For vascular intervention, MRI should be used for diagnoses, particularly with x-ray fiducial markers (XFM), which fuses x-ray technology with MRI, according to Robert Lederman, MD, clinical research branch of the National Heart and Blood Institute. Lederman presented his view at the lecture series, “The Latest Advances in Cardiovascular MRI,” this week at the Transcatheter Cardiovascular Therapeutics conference in Washington, D.C.

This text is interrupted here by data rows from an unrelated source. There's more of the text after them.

==> src/rtl/hdmi_pkg.sv <==
// Shared types and constants for the HDMI video timing controller.
// Guard-band symbols are the TMDS video guard words muxed in downstream while o_guard is high.
package hdmi_pkg;

    typedef enum logic [1:0] {
        IDLE  = 2'd0,
        RUN   = 2'd1,
        DRAIN = 2'd2
    } state_t;

    localparam int PREAMBLE_LEN = 8;
    localparam int GUARD_LEN    = 2;

    localparam logic [1:0] CTL_VIDEO_PREAMBLE_CH1 = 2'b01;
    localparam logic [1:0] CTL_IDLE               = 2'b00;

    localparam logic [9:0] GUARD_VIDEO_CH0 = 10'b1011001100;
    localparam logic [9:0] GUARD_VIDEO_CH1 = 10'b0100110011;
    localparam logic [9:0] GUARD_VIDEO_CH2 = 10'b1011001100;

endpackage

==> src/rtl/video_pos_counter.sv <==
// Wrapping raster position counter (h, v) with enable and a synchronous
// load of a fixed start position; reset also lands on the start position.
module video_pos_counter #(
    parameter int CW      = 12,
    parameter int H_TOTAL = 1650,
    parameter int V_TOTAL = 750,
    parameter int START_H = 0,
    parameter int START_V = 720
) (
    input  logic          pix_clk,
    input  logic          rst_n,
    input  logic          load,
    input  logic          en,
    output logic [CW-1:0] h,
    output logic [CW-1:0] v
);

    localparam logic [CW-1:0] H_LAST = CW'(H_TOTAL - 1);
    localparam logic [CW-1:0] V_LAST = CW'(V_TOTAL - 1);
    localparam logic [CW-1:0] H_INIT = CW'(START_H);
    localparam logic [CW-1:0] V_INIT = CW'(START_V);

    always_ff @(posedge pix_clk or negedge rst_n) begin
        if (!rst_n) begin
            h <= H_INIT;
            v <= V_INIT;
        end else if (load) begin
            h <= H_INIT;
            v <= V_INIT;
        end else if (en) begin
            if (h == H_LAST) begin
                h <= '0;
                v <= (v == V_LAST) ? '0 : v + 1'b1;
            end else begin
                h <= h + 1'b1;
            end
        end
    end

endmodule

==> src/rtl/hdmi_video_timing_ctrl.sv <==
// HDMI raster timing: sync, DE, preamble/guard control periods and a pixel
// request running PIPE_LAT pixels ahead of DE. All outputs are one register late.
//
//  state | meaning
//  IDLE  | counters parked at (0, V_ACTIVE), outputs at blanking
//  RUN   | raster counting, i_en high
//  DRAIN | i_en dropped; keep counting until the last active line ends
module hdmi_video_timing_ctrl
    import hdmi_pkg::*;
#(
    parameter int H_ACTIVE = 1280,
    parameter int H_FP     = 110,
    parameter int H_SYNC   = 40,
    parameter int H_BP     = 220,
    parameter int V_ACTIVE = 720,
    parameter int V_FP     = 5,
    parameter int V_SYNC   = 5,
    parameter int V_BP     = 20,
    parameter bit H_POL    = 1'b1,
    parameter bit V_POL    = 1'b1,
    parameter int PIPE_LAT = 2,
    parameter int CW       = 12
) (
    input  logic          i_pix_clk,
    input  logic          i_rst_n,
    input  logic          i_en,
    output logic          o_de,
    output logic [1:0]    o_ctrl_ch0,
    output logic [1:0]    o_ctrl_ch1,
    output logic [1:0]    o_ctrl_ch2,
    output logic          o_guard,
    output logic          o_req,
    output logic [CW-1:0] o_x,
    output logic [CW-1:0] o_y,
    output logic          o_frame_start,
    output logic          o_busy
);

    localparam int H_TOTAL = H_ACTIVE + H_FP + H_SYNC + H_BP;
    localparam int V_TOTAL = V_ACTIVE + V_FP + V_SYNC + V_BP;

    localparam logic [CW-1:0] HA      = CW'(H_ACTIVE);
    localparam logic [CW-1:0] HS_BEG  = CW'(H_ACTIVE + H_FP);
    localparam logic [CW-1:0] HS_END  = CW'(H_ACTIVE + H_FP + H_SYNC);
    localparam logic [CW-1:0] PRE_BEG = CW'(H_TOTAL - PREAMBLE_LEN - GUARD_LEN);
    localparam logic [CW-1:0] GRD_BEG = CW'(H_TOTAL - GUARD_LEN);
    localparam logic [CW-1:0] H_LAST  = CW'(H_TOTAL - 1);
    localparam logic [CW-1:0] VA      = CW'(V_ACTIVE);
    localparam logic [CW-1:0] VA_LAST = CW'(V_ACTIVE - 1);
    localparam logic [CW-1:0] VS_BEG  = CW'(V_ACTIVE + V_FP);
    localparam logic [CW-1:0] VS_END  = CW'(V_ACTIVE + V_FP + V_SYNC);
    localparam logic [CW-1:0] V_LAST  = CW'(V_TOTAL - 1);

    state_t state, state_nxt;

    logic          counting;
    logic          park;
    logic [CW-1:0] h, v, hl, vl;

    logic at_exit;
    logic nla;
    logic de_c, hs_c, vs_c, pre_c, grd_c, req_c, fs_c;

    assign counting = (state != IDLE);
    assign park     = (state == IDLE);
    assign at_exit  = (h == H_LAST) && (v == VA_LAST);

    always_ff @(posedge i_pix_clk or negedge i_rst_n) begin
        if (!i_rst_n) state <= IDLE;
        else          state <= state_nxt;
    end

    always_comb begin
        state_nxt = state;
        case (state)
            IDLE:    if (i_en) state_nxt = RUN;
            RUN:     if (!i_en) state_nxt = DRAIN;
            DRAIN: begin
                // Exit only after the last active line so a frame is never cut short
                if (at_exit)   state_nxt = i_en ? RUN : IDLE;
                else if (i_en) state_nxt = RUN;
            end
            default: state_nxt = IDLE;
        endcase
    end

    video_pos_counter #(
        .CW(CW), .H_TOTAL(H_TOTAL), .V_TOTAL(V_TOTAL),
        .START_H(0), .START_V(V_ACTIVE)
    ) u_main (
        .pix_clk(i_pix_clk), .rst_n(i_rst_n), .load(park), .en(counting),
        .h(h), .v(v)
    );

    // Lead copy parks PIPE_LAT pixels ahead, so it stays ahead through every wrap
    video_pos_counter #(
        .CW(CW), .H_TOTAL(H_TOTAL), .V_TOTAL(V_TOTAL),
        .START_H(PIPE_LAT), .START_V(V_ACTIVE)
    ) u_lead (
        .pix_clk(i_pix_clk), .rst_n(i_rst_n), .load(park), .en(counting),
        .h(hl), .v(vl)
    );

    always_comb begin
        nla   = (v < VA_LAST) || (v == V_LAST);
        de_c  = counting && (h < HA) && (v < VA);
        hs_c  = counting && (h >= HS_BEG) && (h < HS_END);
        vs_c  = counting && (v >= VS_BEG) && (v < VS_END);
        pre_c = counting && nla && (h >= PRE_BEG) && (h < GRD_BEG);
        grd_c = counting && nla && (h >= GRD_BEG);
        req_c = counting && (hl < HA) && (vl < VA);
        fs_c  = counting && (h == '0) && (v == '0);
    end

    always_ff @(posedge i_pix_clk or negedge i_rst_n) begin
        if (!i_rst_n) begin
            o_de          <= 1'b0;
            o_ctrl_ch0    <= {~V_POL, ~H_POL};
            o_ctrl_ch1    <= CTL_IDLE;
            o_ctrl_ch2    <= CTL_IDLE;
            o_guard       <= 1'b0;
            o_req         <= 1'b0;
            o_x           <= '0;
            o_y           <= '0;
            o_frame_start <= 1'b0;
            o_busy        <= 1'b0;
        end else begin
            o_de          <= de_c;
            o_ctrl_ch0    <= {(vs_c ? V_POL : ~V_POL), (hs_c ? H_POL : ~H_POL)};
            o_ctrl_ch1    <= pre_c ? CTL_VIDEO_PREAMBLE_CH1 : CTL_IDLE;
            o_ctrl_ch2    <= CTL_IDLE;
            o_guard       <= grd_c;
            o_req         <= req_c;
            o_frame_start <= fs_c;
            o_busy        <= counting;
            if (req_c) begin
                o_x <= hl;
                o_y <= vl;
            end
        end
    end

endmodule

==> config.mk <==
export PLATFORM = sky130hd
export DESIGN_NAME = hdmi_video_timing_ctrl
export DESIGN_NICKNAME = d
export VERILOG_FILES = /design/src/rtl/hdmi_pkg.sv /design/src/rtl/video_pos_counter.sv /design/src/rtl/hdmi_video_timing_ctrl.sv
export SDC_FILE = /design/constraint.sdc
export NUM_CORES = 1
export LEC_CHECK = 0
export ABC_CLOCK_PERIOD_IN_PS = 4930
export BUFFER_PORTS_ARGS = -buffer_cell sky130_fd_sc_hd__buf_2
export CAP_MARGIN = 25
export CORE_MARGIN = 2
export CORE_UTILIZATION = 47
export DETAILED_ROUTE_END_ITERATION = 10
export GPL_ROUTABILITY_DRIVEN = 0
export GPL_TIMING_DRIVEN = 0
export PLACE_DENSITY = 0.65
export SYNTH_ARGS = -nofsm -noshare
export SYNTH_HDL_FRONTEND = slang
export SYNTH_SLANG_ARGS = --single-unit
export TNS_END_PERCENT = 50
==> constraint.sdc <==
create_clock -name i_pix_clk -period 4.93 [get_ports i_pix_clk]
set_input_delay 0 -clock i_pix_clk [delete_from_list [all_inputs] [get_ports i_pix_clk]]
set_output_delay 0 -clock i_pix_clk [all_outputs]
set_load 0.1 [all_outputs]
-- Word-level counts from Yosys, hierarchy flattened
Cells that the tools add are included.
Widths: inputs -> output; s select.
- add/sub/neg operators: 4
- multiply operators: 0
- div/mod/pow operators: 0
- $lt $le $gt $ge: 12
- equality and inequality tests: 8
- shifts and indexed selects: 0
- multiplexer cells: 22
- bitwise operators: 0
- reductions and logical operators: 25
- operator list (cell ; number):
    $mux 12 ; 14
    $add 12x1->12 const B ; 4
    $lt 12x10->1 const B ; 4
    $lt 12x11->1 const B ; 4
    $eq 12x10->1 const B ; 3
    $ge 12x11->1 const B ; 3
    $eq 12x11->1 const B ; 2
    $logic_not 12->1 ; 2
    $logic_and 1x1->1 ; 15
    $ge 12x10->1 const B ; 1
    $reduce_bool 2->1 ; 4
    $mux 2 ; 3
    $pmux 2 s3 ; 1
    $mux 1 ; 4
    $reduce_and 2->1 ; 2
    $eq 2x1->1 const B ; 1
    $eq 2x2->1 const B ; 1
    $logic_not 2->1 ; 1
    $ne 2x2->1 const B ; 1
    $logic_or 1x1->1 ; 1
- flip-flop bits (word level): 82
- latch bits: 0
- bits in writable memories: 0
- memory bits (read-only): 0
- bits of input ports: 3
- output and inout port bits: 35
- memories kept: 0

-- Longest topological paths before layout
Gate-level depths: netlist of run 1.
- depth after elaboration: 6
- mapped depth: 7
- gate-level depth less buffers: 6

-- Cells and area by module
Synthesis of run 1 repeated with hierarchy kept, for this count alone.
- cell total of the unflattened synthesis: 416
- area total of the unflattened synthesis: 4400.5 µm²
- modules (own cells, without submodules) (module ; times used ; cells an instance ; area each (µm²) ; sequential area each (µm²)):
    hdmi_video_timing_ctrl ; 1 ; 127 ; 1596.5 ; 850.8
    video_pos_counter at u_lead ; 1 ; 149 ; 1440.1 ; 606.8
    video_pos_counter at u_main ; 1 ; 140 ; 1363.8 ; 605.6

-- Least setup slack after synthesis of run 1
OpenSTA, ideal clock, no wires.
- path kind: register to register
- start point: reg u_main.h[1]
- end point: reg state[1]
- arrival time: 1.816 ns
- data required time: 4.798 ns
- path slack: 2.982 ns
- stages on the path, launching flop included: 7
- buffers on the path: 0
- clock period less this slack: 1.948 ns
- cell sequence: dfrtp_1 > inv_1 > ha_1 > or3b_4 > or4_4 > o311ai_1 > a21oi_1
- word-level cells in the longest chain between the ends: 4
- RTL lines (item ; RTL line ; RTL):
    start: declaration ; video_pos_counter.sv:14 ; output logic [CW-1:0] h,
    start signal: assignment ; video_pos_counter.sv:35 ; h <= h + 1'b1;
    $eq 12x11->1 ; hdmi_video_timing_ctrl.sv:66 ; assign at_exit = (h == H_LAST) && (v == VA_LAST);
    $logic_and 1x1->1 ; hdmi_video_timing_ctrl.sv:66 ;
    $mux 2 ; hdmi_video_timing_ctrl.sv:80 ; if (at_exit) state_nxt = i_en ? RUN : IDLE;
    $pmux 2 s3 ; hdmi_video_timing_ctrl.sv:75 ; case (state)
    end signal: assignment ; hdmi_video_timing_ctrl.sv:70 ; else state <= state_nxt;
    end: declaration ; hdmi_video_timing_ctrl.sv:54 ; state_t state, state_nxt;
No other way between the ends.
A chain may end at the register's enable or synchronous reset.

-- Worst setup path in the final report of run 1
- start point: reg u_main.h[1]
- end point: reg u_main.h[5]
- word-level cells in the longest chain between the ends: 4
- elaborated cells between the ends (all ways): 5
- those cells by class: add/sub: 1; eq/ne: 1; mux: 3
- RTL lines (item ; RTL line ; RTL):
    $add 12x1->12 or $eq 12x11->1 (tied branches) ; video_pos_counter.sv:35, video_pos_counter.sv:31 ;
    $mux 12 * ; video_pos_counter.sv:31 ; if (h == H_LAST) begin
    $mux 12 * ; video_pos_counter.sv:30 ; end else if (en) begin
    $mux 12 * ; video_pos_counter.sv:27 ; end else if (load) begin
Every way passes the cells marked *; elsewhere a longest branch is shown, timed or not. The select of a mux whose other input is x is not followed.

==> flow_summary.toml, run 1 <==
[timing]
final.setup.tns_ns = 0
rsz0062_at_grt = "no"
tightest_slew_ns = 0.592
timing.final.crit_period_ns = 2.17
worst_skew_ns = 0.00956
setup_viol = 0
maxClockFrequency_mhz = 461
final_clock_period_utilization_by_the_worst_path_pct = 44.0
relative_max_transition_margin_pct = 60.6
finalHoldViolCount = 0
final_max_slew_viol_count = 0

[floorplan]
rows = 34
floorplan.initialDensity_pct = 48.7
die_area_um2 = 9810
chip_height_um = 99.1
core_area_um2 = 8720
width_of_the_die_um = 99.1
floorplan.io_pins = 38

[placed_design]
hpwlAfterDp_um = 6200
place.port_buffers = 34
dpl-instance-area_um2 = 4590

[cells_and_area]
num_antenna_cells = 0
final_area_um2 = 4770
post_route_cells_drive_above_1_share_pct = 21.5
footprint_of_the_multi_input_gates_um2 = 2020
layout.nets = 478
sequential_cell_area_um2 = 2060
final.fill_count = 803
areaGrowthSynthToFinish_pct = 12.4

[flow_run]
max_cap_viol_count = 0

[drt]
drt_pass_1_iters = 4
wire_per_inst_um = 15.4
drtIter0Drc = 147
detail_route.vias_per_cell = 5.77
postRouteWirelength_um = 8870
detail-route-antenna-nets = 0
remaining_drc_errors = 0
num_vias = 3328

[global_routing]
grt_start_max_net_pins = 51
first_global_vias = 3167
track_usage_pct = 19.7
grt_antenna_before_repair = 0
grt_overflow = 0
first_pass_grt_wire_length_um = 15400

[critical_path]
crit_end = "u_main.h[5]$_DFF_PN0_"
worstReg2RegEnd = "u_main.h[5]$_DFF_PN0_"
crit_path_start = "u_main.h[1]$_DFF_PN0_"
r2r_start = "u_main.h[1]$_DFF_PN0_"
timing_worst_setup_path_type = "reg2reg"
path_max_fanout = 10
worst_r2r_path_cells = 6
timing.reg2reg.setup_slack_ns = 2.76
critPathArrivalTime_ns = 2.41
worst-endpoint-required_ns = 5.17
worstSetupEndpointType = "flip-flop"
worst_setup_path_start_kind = "flip-flop"

[yosys]
yosys_warnings = 0
synth_top_flop_cell = "sky130_fd_sc_hd__dfrtp_1"
netlist-cell-type-count = 63
avgSynthCellArea_um2 = 10.3
synth-async-reset-ratio_pct = 100
synth_sequential_area_ratio_pct = 48.6
yosys_register_bits = 82
post_synth_edffs = 0
syn_inst = 414
synth.cell_area_um2 = 4250

[hold_path]
min-delay-path-class = "in2async"

[pwr]
leakage_nw = 2.15
cellPowerDensity_nw_per_um2 = 309
peakVddDrop_mv = 0.303

[clock_tree]
cts-htree-levels = 3
clk_path_buf_depth = 2
clock_sink_count = 82
cts_setup_buffers = 0
tritoncts = "yes"
clkSlewWorstSetupHoldPaths_ns = 0.09
cts_buf_count = 9
clock_insertion_delay_worst_skew_ns = 0.36
clock_tree.root_cell = "sky130_fd_sc_hd__clkbuf_8"

[run_status]
status = "complete, no violations"
==> cell families after synthesis <==
group	after synthesis	share of synthesized area [%]
AO/OA/AOI/OAI	62	10.5
XOR/XNOR	20	4.12
adder cells (fa/ha/maj)	11	3.24
buffers and inverters	37	3.98
flip-flops	82	48.6
multiplexers	20	5.30
other	1	0.0883
AND/OR/NAND/NOR	181	24.2
==> repair_timing <==
item,CTS,global route
resized for setup,0,0
hold buffers,2,0
endpoints found under the hold margin,76,0
==> worst max-delay path: stages, from the launching register on <==
cell and delay (ns):
sky130_fd_sc_hd__dfrtp_1 0.44, sky130_fd_sc_hd__inv_1 0.10, sky130_fd_sc_hd__ha_1 0.14, sky130_fd_sc_hd__or3b_4 0.42
sky130_fd_sc_hd__o41ai_4 0.43, sky130_fd_sc_hd__clkbuf_1 0.41, sky130_fd_sc_hd__nor2_1 0.11
==> area by class of cell <==
class / count / share of cell area (%)
Buffer: 24 / 2.52
Timing Repair Buffer: 37 / 4.61
Sequential cell: 82 / 43.2
Multi-Input combinational cell: 297 / 42.4
Inverter: 13 / 1.02
Tap cell: 108 / 2.83
Clock buffer: 12 / 2.83
Clock inverter: 4 / 0.603
==> placed cells by master (no fill, tap or decap), types with 3 or more instances in the layout <==
cell type / n
sky130_fd_sc_hd__a211o_1: 3
sky130_fd_sc_hd__nand4_1: 13
sky130_fd_sc_hd__o22ai_1: 4
sky130_fd_sc_hd__nand2b_1: 3
sky130_fd_sc_hd__a21oi_1: 12
sky130_fd_sc_hd__o21ai_0: 14
sky130_fd_sc_hd__nor3_1: 11
sky130_fd_sc_hd__or3_1: 3
sky130_fd_sc_hd__or4_1: 4
sky130_fd_sc_hd__xor2_1: 14
sky130_fd_sc_hd__a31oi_1: 3
sky130_fd_sc_hd__nor4_1: 4
sky130_fd_sc_hd__inv_1: 12
sky130_fd_sc_hd__and4_1: 7
sky130_fd_sc_hd__clkbuf_8: 9
sky130_fd_sc_hd__a221o_1: 4
sky130_fd_sc_hd__and3_1: 9
sky130_fd_sc_hd__ha_1: 11
sky130_fd_sc_hd__buf_2: 42
sky130_fd_sc_hd__and2_1: 6
sky130_fd_sc_hd__nor2_1: 37
sky130_fd_sc_hd__dfstp_2: 9
sky130_fd_sc_hd__nor2b_1: 5
sky130_fd_sc_hd__mux2_2: 18
sky130_fd_sc_hd__buf_4: 4
sky130_fd_sc_hd__dfrtp_1: 73
sky130_fd_sc_hd__and4b_1: 3
sky130_fd_sc_hd__xnor2_1: 6
sky130_fd_sc_hd__nand2_1: 37
sky130_fd_sc_hd__clkbuf_1: 14
sky130_fd_sc_hd__a21o_1: 3
sky130_fd_sc_hd__nand3_1: 21
sky130_fd_sc_hd__conb_1: 3
==> worst min-delay path by stage <==
stage / slack [ns] / to / from / cells past startpoint
floorplan: -0.30 / o_busy$_DFF_PN0_ / i_rst_n / 0
global placement: 0.16 / state[1]$_DFFE_PN0P_ / i_en / 2
detailed placement: -0.02 / state[0]$_DFFE_PN0P_ / i_rst_n / 1
CTS: 0.11 / state[0]$_DFFE_PN0P_ / i_rst_n / 2
global route: 0.15 / state[0]$_DFFE_PN0P_ / i_rst_n / 2
finish: 0.11 / state[0]$_DFFE_PN0P_ / i_rst_n / 2
==> Yosys cell counts, drive strengths merged, types with 3 or more instances <==
cell type   n  area [µm²]
and2        6        37.5
a221o       4        40.0
ha         11         138
o22ai       4        25.0
buf        13        78.8
and4        7        61.3
dfstp       9         236
nand2b      3        18.8
nor3       11        55.1
nand4      13        81.3
or3         3        18.8
and3        9        56.3
a21o        3        22.5
xor2       14         123
nor2       39         151
and4b       3        30.0
inv        13        48.8
nand2      37         139
or4         5        41.3
nor4        5        46.3
nand3      23         125
dfrtp      73        1830
a211o       3        26.3
a31oi       3        18.8
nor2b       5        31.3
clkbuf     11        41.3
o21ai      14        70.1
xnor2       6        52.6
mux2       20         225
a21oi      12        60.1
==> power breakdown <==
group	internal, W	switching, W	total, W	leakage (nW)
sequential	0.000709	0.0000304	0.000740	1.08
combinational	0.0000657	0.000235	0.000301	0.988
clock	0.000184	0.000250	0.000434	0.0766
==> through the flow <==
step / power (W) / instances / util, % / hold slack (ns) / worst slack [ns]
finish: 0.00147 / 577 / 54.7 / 0.110 / 2.76
global route: 0.00154 / 577 / 54.7 / 0.145 / 2.57
CTS: 0.00149 / 577 / 54.7 / 0.115 / 2.71
detailed placement: 0.00105 / 559 / 52.6 / -0.0231 / 2.75
global placement: 0.00105 / 558 / 52.3 / 0.163 / 2.79
floorplan: 0.000988 / 416 / - / -0.296 / 2.98
==> state kept, by name, indices dropped and copies added (netlist names), 2 cells and up <==
signal / cells
state: 2
u_lead.h: 12
u_lead.v: 12
u_main.h: 12
o_ctrl_ch0: 2
u_main.v: 12
o_x: 12
o_y: 12
==> per-layer routing <==
| metal | routed length [µm] | global-route usage, % |
|---|---|---|
| met5 | 0 | 0 |
| met4 | 191 | 8.75 |
| met3 | 403 | 3.55 |
| met2 | 4290 | 31.9 |
| met1 | 3990 | 26.0 |
(Power assumes the default switching activity.)
==> run 2, diff against run 1 <==
--- a/config.mk
+++ b/config.mk
@@ -5,7 +5,7 @@
 export SDC_FILE = /design/constraint.sdc
 export NUM_CORES = 1
 export LEC_CHECK = 0
-export ABC_CLOCK_PERIOD_IN_PS = 4930
+export ABC_CLOCK_PERIOD_IN_PS = 2170
 export BUFFER_PORTS_ARGS = -buffer_cell sky130_fd_sc_hd__buf_2
 export CAP_MARGIN = 25
 export CORE_MARGIN = 2
==> constraint.sdc (replaced) <==
create_clock -name i_pix_clk -period 2.17 [get_ports i_pix_clk]
set_input_delay 0 -clock i_pix_clk [delete_from_list [all_inputs] [get_ports i_pix_clk]]
set_output_delay 0 -clock i_pix_clk [all_outputs]
set_load 0.1 [all_outputs]
==> flow_summary.toml, run 2 (synthesis results as in run 1) <==
[critical_path]
timing_worst_setup_path_type = "reg2reg"
worstSetupEndpointType = "flip-flop"
r2r_start = "u_main.h[1]$_DFF_PN0_"
worst-endpoint-required_ns = 2.42
max_stage_delay_ns = 0.44
critPathArrivalTime_ns = 2.34
crit_chain = "inv_1 -> ha_1 -> or3b_4 -> o41ai_4 -> buf_4 -> o32ai_1 -> a41o_1"
crit_slowest_cell = "sky130_fd_sc_hd__dfrtp_2"
worst_setup_path_start_kind = "flip-flop"
worst_r2r_path_cells = 7
path_max_fanout = 6
worstReg2RegEnd = "u_main.v[5]$_DFFE_PN0P_"
timing.reg2reg.setup_slack_ns = 0.08

[timing]
final_max_slew_viol_count = 0
worst_skew_ns = 0.0104
finalHoldViolCount = 0
setup_viol = 0
tightest_slew_ns = 0.610
rsz0062_at_grt = "yes"
timing.final.crit_period_ns = 2.09
fin_hold_ws_ns = 0.110
relative_max_transition_margin_pct = 59.3
maxClockFrequency_mhz = 478
final_clock_period_utilization_by_the_worst_path_pct = 96.3

[placed_design]
place.port_buffers = 34
hpwlAfterDp_um = 6200

[floorplan]
width_of_the_die_um = 99.1
floorplan.initialDensity_pct = 48.7
rows = 34
floorplan.io_pins = 38
chip_height_um = 99.1
die_area_um2 = 9810
core_area_um2 = 8720

[cells_and_area]
num_antenna_cells = 0
final.fill_count = 802
most_common_cell_after_layout_fill_and_taps_aside = "sky130_fd_sc_hd__dfrtp_1"
post_route_cells_drive_above_1_share_pct = 23.6
footprint_of_the_multi_input_gates_um2 = 2050
most_frequent_cells_in_the_layout = "sky130_fd_sc_hd__dfrtp_1 (72), sky130_fd_sc_hd__buf_2 (43), sky130_fd_sc_hd__nor2_1 (37)"
areaGrowthSynthToFinish_pct = 13.6
finish.utilization_pct = 55.3
sequential_cell_area_um2 = 2060
layout.nets = 479

[clock_tree]
cts_buf_count = 9
clkSlewWorstSetupHoldPaths_ns = 0.09
clock_insertion_delay_worst_skew_ns = 0.37
cts-htree-levels = 3
tritoncts = "yes"
clk_path_buf_depth = 2
clock_tree.root_cell = "sky130_fd_sc_hd__clkbuf_8"
clock_sink_count = 82

[global_routing]
grt_overflow = 0
first_global_vias = 3167
first_pass_grt_wire_length_um = 15400
grt_start_max_net_pins = 51
grt_antenna_before_repair = 0
track_usage_pct = 19.7

[drt]
num_vias = 3338
drt_pass_1_iters = 4
detail_route.vias_per_cell = 5.78
detail-route-antenna-nets = 0
postRouteWirelength_um = 8970
remaining_drc_errors = 0
wire_per_inst_um = 15.5
drtIter0Drc = 123

[pwr]
leakage_nw = 2.17
totalPowerFinal_w = 0.00337
peakVddDrop_mv = 0.689
cellPowerDensity_nw_per_um2 = 698

[run_status]
status = "complete, no violations"

[hold_path]
min-delay-path-class = "in2async"

[flow_run]
max_cap_viol_count = 0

He said that MRI can render multi-slice 3D images, but catheters present a problem. Lederman suggested that cardiologists “turn the catheters into an antenna,” so that it can be displayed, even in color, as an “active guidewire.” He also said that a major advantage of using an MRI in vascular intervention is the “immediate detection of an aortic wall rupture during a balloon angioplasty.”
Lederman did concede that real-time MRI (rtMRI) is not always helpful for cardiac imaging, saying that it is “easy to poke a hole in the wrong place.” He noted that in animal cardiac imaging, digital subtraction angiography (DSA) has a 17 percent success rate with the 79 percent success rate of rtMRI.
He said that rtMRI has had successful pre-clinical procedures, and there is a need to further investigate its advantages.
In particular, Lederman highlighted the advantages of XFM because it allows a lot of movement. He said that XFM “combines the best of MR and x-ray, and the images are available almost immediately.” Though, he did say that future development leaves room for improvement in automation.